Your task
All lines up to and including the one that contains "afterwards: timing with" are to be transcribed exactly, starting from the first line of the records.

** Data to use follows **

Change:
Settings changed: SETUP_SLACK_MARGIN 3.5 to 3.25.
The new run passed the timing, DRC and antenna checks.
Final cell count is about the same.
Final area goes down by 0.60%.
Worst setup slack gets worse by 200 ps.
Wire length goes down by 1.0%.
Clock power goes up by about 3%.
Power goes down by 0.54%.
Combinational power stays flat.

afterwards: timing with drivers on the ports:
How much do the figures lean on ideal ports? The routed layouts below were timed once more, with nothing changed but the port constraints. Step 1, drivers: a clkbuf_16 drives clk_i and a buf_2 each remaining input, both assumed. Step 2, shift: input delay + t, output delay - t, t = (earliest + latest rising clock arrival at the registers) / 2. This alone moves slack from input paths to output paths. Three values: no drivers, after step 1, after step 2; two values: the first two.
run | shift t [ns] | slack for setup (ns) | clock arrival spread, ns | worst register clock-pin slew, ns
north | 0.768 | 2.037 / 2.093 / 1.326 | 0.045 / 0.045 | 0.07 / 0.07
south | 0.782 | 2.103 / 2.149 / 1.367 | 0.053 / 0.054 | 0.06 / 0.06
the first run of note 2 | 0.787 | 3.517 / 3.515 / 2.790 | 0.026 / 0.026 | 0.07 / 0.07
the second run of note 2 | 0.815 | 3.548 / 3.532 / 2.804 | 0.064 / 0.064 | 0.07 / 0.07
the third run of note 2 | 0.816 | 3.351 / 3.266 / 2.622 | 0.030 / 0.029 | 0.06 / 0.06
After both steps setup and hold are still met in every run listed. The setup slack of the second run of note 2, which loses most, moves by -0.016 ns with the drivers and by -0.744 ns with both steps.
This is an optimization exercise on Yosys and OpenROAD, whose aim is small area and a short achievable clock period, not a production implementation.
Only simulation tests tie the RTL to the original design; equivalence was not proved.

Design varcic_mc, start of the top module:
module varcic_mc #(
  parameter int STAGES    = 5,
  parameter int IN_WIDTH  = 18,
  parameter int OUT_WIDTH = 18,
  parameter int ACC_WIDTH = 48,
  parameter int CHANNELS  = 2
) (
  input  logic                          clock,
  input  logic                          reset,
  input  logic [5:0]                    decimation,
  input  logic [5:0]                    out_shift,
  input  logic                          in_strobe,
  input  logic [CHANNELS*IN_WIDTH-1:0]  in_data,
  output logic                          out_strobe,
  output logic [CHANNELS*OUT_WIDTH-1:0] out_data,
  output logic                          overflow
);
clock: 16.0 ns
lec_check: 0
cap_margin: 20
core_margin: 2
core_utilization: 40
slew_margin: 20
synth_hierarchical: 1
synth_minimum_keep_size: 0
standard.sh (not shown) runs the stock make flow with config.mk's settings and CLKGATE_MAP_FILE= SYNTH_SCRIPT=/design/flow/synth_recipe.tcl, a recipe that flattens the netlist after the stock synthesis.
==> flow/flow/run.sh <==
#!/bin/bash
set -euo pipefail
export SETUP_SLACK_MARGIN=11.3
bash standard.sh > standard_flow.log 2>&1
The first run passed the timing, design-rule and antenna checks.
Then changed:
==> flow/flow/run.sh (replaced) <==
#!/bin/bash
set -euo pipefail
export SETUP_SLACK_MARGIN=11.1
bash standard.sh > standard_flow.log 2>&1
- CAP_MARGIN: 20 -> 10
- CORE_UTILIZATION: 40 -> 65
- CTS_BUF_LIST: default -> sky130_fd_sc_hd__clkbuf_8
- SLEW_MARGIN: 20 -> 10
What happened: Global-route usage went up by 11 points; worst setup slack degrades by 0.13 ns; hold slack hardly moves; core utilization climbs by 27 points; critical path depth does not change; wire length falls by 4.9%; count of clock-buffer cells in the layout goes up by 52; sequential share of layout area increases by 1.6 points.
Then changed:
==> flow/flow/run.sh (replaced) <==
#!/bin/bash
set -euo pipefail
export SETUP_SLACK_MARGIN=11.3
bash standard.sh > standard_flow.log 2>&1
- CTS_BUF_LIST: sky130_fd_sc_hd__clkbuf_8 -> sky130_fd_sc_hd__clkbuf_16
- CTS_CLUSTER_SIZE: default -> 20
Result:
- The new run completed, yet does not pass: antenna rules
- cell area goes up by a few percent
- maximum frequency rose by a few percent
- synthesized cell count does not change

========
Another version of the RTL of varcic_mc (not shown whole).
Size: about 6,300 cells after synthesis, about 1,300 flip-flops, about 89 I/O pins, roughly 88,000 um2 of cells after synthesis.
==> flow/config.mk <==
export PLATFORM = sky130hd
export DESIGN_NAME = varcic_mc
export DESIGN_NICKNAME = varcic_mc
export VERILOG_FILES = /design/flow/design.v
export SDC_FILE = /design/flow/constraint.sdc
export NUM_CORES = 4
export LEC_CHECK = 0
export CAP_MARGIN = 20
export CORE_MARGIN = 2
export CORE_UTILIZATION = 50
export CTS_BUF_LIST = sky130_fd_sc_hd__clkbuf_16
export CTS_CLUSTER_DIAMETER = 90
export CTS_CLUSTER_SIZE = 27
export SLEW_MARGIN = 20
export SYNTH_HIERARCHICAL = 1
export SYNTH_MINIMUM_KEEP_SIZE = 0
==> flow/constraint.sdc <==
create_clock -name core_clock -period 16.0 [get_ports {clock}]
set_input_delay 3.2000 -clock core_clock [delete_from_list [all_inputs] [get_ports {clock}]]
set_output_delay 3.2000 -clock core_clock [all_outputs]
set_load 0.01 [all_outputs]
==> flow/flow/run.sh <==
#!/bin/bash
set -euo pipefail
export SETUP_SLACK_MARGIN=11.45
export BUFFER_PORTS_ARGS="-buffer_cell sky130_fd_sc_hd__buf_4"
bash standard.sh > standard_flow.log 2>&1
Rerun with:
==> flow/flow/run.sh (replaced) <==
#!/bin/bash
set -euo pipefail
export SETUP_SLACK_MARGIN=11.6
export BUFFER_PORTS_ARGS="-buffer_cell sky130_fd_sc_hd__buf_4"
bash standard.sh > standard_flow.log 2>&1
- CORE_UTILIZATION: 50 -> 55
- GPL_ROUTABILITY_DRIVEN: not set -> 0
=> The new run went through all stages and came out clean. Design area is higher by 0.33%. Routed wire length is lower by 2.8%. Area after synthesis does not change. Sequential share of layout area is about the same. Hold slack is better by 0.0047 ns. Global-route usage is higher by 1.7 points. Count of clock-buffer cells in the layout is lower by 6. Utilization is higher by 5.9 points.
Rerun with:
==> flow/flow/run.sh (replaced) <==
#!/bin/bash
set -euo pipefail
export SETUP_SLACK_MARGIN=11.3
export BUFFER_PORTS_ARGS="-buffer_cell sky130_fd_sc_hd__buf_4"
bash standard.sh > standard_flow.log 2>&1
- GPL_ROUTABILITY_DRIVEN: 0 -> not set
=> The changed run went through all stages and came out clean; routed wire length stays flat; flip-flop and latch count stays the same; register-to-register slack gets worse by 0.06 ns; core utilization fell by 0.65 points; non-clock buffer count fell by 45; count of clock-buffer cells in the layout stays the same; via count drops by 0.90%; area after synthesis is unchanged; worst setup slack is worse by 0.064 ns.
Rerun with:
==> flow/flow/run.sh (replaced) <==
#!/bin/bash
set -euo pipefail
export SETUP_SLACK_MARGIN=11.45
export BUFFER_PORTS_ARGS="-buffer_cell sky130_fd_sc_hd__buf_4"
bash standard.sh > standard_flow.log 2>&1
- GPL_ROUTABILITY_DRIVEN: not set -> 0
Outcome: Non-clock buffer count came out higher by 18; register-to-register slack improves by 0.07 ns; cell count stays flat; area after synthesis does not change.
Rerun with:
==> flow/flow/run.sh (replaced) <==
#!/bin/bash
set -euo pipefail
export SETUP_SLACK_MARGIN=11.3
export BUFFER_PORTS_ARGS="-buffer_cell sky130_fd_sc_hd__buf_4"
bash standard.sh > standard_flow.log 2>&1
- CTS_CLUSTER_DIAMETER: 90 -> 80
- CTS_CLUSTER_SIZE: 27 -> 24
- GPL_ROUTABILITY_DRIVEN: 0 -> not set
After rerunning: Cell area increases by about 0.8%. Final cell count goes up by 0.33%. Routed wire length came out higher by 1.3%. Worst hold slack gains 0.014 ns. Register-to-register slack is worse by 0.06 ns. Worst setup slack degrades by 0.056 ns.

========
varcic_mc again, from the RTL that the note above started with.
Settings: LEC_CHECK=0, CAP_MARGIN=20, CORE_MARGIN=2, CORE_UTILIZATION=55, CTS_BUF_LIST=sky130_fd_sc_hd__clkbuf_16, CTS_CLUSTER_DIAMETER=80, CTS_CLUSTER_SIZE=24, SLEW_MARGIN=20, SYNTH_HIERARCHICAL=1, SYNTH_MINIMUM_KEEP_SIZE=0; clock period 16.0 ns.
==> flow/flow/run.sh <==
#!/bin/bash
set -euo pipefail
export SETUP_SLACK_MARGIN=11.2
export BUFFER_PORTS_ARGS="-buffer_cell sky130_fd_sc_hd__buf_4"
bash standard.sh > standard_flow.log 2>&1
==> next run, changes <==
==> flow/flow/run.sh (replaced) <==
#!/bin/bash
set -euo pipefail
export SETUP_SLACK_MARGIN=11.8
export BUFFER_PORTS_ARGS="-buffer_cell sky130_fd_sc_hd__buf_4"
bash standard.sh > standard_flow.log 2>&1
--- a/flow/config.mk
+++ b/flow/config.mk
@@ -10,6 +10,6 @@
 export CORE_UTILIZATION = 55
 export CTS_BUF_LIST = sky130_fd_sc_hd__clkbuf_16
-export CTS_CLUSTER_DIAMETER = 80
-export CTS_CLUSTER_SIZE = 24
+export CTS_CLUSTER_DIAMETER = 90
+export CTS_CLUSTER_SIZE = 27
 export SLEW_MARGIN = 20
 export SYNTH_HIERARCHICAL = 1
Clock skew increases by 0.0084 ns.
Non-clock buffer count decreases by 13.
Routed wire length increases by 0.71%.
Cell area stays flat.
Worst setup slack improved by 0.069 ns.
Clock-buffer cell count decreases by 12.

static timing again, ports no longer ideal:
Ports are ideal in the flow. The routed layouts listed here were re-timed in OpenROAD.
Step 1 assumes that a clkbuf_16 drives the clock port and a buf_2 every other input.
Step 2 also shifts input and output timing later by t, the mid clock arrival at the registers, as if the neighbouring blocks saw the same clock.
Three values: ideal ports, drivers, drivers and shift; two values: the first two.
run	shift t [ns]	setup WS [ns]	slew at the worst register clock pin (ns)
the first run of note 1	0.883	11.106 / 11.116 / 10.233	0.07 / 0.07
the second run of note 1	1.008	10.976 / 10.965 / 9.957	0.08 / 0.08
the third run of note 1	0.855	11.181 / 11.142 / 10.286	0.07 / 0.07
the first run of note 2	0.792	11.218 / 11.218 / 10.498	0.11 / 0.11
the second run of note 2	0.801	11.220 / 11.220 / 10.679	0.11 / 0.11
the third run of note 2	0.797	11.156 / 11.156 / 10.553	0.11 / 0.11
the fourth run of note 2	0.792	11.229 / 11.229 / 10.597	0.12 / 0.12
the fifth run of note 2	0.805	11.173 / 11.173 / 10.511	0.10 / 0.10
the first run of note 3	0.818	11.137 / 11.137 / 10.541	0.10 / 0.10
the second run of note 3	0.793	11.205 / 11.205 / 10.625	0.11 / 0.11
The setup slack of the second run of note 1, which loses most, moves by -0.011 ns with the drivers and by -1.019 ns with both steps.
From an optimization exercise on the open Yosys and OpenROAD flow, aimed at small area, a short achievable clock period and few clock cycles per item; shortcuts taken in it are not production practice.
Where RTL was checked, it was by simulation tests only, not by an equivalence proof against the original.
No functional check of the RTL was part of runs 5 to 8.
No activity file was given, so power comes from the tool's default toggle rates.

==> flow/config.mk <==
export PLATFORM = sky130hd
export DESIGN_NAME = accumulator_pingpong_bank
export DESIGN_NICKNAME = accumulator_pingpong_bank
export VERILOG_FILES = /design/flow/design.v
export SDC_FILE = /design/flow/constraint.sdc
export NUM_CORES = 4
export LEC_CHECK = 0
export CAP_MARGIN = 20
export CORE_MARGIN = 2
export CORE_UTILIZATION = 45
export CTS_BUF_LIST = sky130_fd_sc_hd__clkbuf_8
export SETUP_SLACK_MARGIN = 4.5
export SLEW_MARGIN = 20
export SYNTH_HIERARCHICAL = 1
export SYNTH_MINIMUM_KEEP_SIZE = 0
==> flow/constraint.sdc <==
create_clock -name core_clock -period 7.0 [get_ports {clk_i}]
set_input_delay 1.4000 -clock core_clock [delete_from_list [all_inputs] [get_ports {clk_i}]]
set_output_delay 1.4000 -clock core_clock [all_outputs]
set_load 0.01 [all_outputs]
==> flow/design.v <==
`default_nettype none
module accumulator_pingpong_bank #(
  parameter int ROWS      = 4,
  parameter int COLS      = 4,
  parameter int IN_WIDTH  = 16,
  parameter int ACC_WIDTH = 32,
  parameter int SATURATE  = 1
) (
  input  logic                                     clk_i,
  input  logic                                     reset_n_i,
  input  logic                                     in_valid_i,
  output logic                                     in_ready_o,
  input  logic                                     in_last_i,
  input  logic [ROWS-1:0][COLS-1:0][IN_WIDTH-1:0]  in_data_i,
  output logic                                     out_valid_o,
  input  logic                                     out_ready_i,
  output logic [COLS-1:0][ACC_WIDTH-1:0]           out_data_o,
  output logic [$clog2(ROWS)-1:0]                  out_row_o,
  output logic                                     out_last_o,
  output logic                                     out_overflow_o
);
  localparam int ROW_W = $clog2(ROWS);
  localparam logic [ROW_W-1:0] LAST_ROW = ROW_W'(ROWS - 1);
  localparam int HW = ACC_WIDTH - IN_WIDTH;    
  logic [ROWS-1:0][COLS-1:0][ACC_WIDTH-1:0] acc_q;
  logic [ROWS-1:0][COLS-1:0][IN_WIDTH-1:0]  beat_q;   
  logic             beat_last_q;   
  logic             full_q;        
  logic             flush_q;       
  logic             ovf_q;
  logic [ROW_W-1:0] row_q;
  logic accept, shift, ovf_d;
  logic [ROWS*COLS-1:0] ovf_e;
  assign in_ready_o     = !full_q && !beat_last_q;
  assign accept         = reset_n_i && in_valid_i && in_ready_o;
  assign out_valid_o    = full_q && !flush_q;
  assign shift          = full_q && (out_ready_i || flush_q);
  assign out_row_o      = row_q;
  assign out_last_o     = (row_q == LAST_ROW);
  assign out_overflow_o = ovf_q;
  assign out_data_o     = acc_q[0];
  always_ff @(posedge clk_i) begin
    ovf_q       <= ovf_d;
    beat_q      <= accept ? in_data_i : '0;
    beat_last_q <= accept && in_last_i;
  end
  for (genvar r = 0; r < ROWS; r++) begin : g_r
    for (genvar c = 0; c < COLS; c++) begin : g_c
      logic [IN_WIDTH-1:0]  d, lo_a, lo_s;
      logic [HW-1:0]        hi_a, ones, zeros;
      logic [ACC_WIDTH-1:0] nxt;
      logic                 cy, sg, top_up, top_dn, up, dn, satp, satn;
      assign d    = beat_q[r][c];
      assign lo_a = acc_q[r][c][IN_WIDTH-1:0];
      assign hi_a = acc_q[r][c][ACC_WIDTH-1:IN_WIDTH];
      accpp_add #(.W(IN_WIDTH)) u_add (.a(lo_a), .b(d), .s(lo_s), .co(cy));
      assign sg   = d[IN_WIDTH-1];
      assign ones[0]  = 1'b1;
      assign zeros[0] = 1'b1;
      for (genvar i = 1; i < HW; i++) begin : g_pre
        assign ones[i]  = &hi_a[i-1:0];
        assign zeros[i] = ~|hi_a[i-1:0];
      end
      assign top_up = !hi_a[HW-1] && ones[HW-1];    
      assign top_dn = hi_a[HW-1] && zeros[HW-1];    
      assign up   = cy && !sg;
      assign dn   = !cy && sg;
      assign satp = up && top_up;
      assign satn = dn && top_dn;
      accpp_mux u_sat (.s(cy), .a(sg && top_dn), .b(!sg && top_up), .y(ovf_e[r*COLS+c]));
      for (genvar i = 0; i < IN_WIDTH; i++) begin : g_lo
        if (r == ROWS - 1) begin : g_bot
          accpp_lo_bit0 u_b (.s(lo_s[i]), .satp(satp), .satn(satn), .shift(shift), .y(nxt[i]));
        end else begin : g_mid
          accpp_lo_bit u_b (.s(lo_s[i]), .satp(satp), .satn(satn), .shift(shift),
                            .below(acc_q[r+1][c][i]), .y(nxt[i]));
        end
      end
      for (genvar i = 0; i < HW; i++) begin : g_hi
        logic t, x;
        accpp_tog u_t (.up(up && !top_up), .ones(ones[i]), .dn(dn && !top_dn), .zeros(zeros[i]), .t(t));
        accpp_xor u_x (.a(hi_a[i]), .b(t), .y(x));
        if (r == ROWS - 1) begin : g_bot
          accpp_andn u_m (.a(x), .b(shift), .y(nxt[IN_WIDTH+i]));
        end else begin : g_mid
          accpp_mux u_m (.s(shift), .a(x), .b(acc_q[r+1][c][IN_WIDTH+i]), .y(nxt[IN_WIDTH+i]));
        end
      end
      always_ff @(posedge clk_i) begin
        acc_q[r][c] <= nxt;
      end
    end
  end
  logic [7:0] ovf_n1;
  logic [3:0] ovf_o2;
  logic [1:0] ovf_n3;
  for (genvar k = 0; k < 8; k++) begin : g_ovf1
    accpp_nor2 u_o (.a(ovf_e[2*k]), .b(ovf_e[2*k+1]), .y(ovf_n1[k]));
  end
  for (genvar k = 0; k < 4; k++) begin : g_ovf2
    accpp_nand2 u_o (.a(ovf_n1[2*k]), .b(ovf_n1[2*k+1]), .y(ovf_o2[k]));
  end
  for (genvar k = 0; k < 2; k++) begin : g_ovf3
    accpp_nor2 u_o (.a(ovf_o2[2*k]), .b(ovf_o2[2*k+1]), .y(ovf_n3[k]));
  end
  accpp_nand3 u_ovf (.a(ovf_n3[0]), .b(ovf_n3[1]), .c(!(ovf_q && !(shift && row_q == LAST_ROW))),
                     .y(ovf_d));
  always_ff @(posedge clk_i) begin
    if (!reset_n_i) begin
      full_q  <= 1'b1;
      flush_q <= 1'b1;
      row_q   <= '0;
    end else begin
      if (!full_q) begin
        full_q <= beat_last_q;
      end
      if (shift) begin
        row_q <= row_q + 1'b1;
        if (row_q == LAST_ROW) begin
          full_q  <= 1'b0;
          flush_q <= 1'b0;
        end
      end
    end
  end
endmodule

** End of Data to use **

Response area
Change:
Settings changed: SETUP_SLACK_MARGIN 3.5 to 3.25.
The new run passed the timing, DRC and antenna checks.
Final cell count is about the same.
Final area goes down by 0.60%.
Worst setup slack gets worse by 200 ps.
Wire length goes down by 1.0%.
Clock power goes up by about 3%.
Power goes down by 0.54%.
Combinational power stays flat.

afterwards: timing with drivers on the ports:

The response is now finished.